Collected data
BEGIN

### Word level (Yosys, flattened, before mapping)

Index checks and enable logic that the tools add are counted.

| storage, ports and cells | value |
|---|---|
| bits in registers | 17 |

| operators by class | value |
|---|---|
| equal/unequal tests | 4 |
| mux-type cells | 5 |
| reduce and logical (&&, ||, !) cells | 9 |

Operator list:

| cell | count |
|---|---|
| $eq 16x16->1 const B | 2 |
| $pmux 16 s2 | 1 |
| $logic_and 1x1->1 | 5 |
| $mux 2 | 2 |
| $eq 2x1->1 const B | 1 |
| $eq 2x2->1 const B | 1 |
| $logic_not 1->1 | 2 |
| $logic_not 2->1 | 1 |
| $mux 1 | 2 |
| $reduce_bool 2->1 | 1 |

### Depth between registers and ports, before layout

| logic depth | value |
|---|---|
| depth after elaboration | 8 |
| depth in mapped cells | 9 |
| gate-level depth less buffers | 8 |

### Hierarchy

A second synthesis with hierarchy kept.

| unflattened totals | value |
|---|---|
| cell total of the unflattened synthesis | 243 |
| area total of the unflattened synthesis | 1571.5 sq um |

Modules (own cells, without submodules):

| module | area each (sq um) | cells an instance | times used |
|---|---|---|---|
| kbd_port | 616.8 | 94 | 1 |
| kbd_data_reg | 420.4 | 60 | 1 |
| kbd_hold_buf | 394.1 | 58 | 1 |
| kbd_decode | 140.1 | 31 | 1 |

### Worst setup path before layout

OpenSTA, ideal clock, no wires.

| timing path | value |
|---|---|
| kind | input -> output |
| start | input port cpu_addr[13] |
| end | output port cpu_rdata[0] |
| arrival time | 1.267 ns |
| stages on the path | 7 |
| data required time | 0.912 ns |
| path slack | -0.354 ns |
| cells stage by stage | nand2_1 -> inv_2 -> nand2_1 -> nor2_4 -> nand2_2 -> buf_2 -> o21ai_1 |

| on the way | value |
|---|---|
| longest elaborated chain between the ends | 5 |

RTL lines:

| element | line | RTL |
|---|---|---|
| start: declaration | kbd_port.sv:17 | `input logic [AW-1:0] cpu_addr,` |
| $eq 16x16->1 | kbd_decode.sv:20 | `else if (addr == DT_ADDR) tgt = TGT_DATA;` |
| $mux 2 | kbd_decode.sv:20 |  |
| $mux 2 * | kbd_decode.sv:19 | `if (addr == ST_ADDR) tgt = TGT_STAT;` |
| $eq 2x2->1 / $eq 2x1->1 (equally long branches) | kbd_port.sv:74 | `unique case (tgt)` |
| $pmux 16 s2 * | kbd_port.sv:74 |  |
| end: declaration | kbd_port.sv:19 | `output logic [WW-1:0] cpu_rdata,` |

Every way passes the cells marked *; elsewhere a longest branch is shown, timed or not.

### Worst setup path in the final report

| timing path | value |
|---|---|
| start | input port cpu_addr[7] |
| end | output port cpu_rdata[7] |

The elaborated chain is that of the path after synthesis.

END
BEGIN

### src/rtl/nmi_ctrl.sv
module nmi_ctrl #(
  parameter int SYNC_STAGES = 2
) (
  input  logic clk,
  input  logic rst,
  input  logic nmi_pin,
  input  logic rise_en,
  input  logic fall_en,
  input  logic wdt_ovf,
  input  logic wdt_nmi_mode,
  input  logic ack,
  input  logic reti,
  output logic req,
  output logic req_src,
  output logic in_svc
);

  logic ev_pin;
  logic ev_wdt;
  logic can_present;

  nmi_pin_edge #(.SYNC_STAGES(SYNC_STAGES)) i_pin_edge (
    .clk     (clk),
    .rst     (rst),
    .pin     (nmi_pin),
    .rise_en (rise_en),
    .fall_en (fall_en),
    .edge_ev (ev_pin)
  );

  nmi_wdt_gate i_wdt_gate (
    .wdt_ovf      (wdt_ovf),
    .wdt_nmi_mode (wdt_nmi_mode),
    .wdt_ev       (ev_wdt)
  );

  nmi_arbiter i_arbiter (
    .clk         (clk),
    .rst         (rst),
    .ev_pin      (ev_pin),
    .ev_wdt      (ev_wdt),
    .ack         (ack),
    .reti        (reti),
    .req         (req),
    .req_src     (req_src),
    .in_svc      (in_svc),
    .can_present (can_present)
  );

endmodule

END

== Exercise objective ==
The lines above, starting at the one with "### Word level" and ending at the one with "(&&, ||, !) cells | 9 |", are the only ones to return, exactly as written.

== Answer section ==
### Word level (Yosys, flattened, before mapping)

Index checks and enable logic that the tools add are counted.

| storage, ports and cells | value |
|---|---|
| bits in registers | 17 |

| operators by class | value |
|---|---|
| equal/unequal tests | 4 |
| mux-type cells | 5 |
| reduce and logical (&&, ||, !) cells | 9 |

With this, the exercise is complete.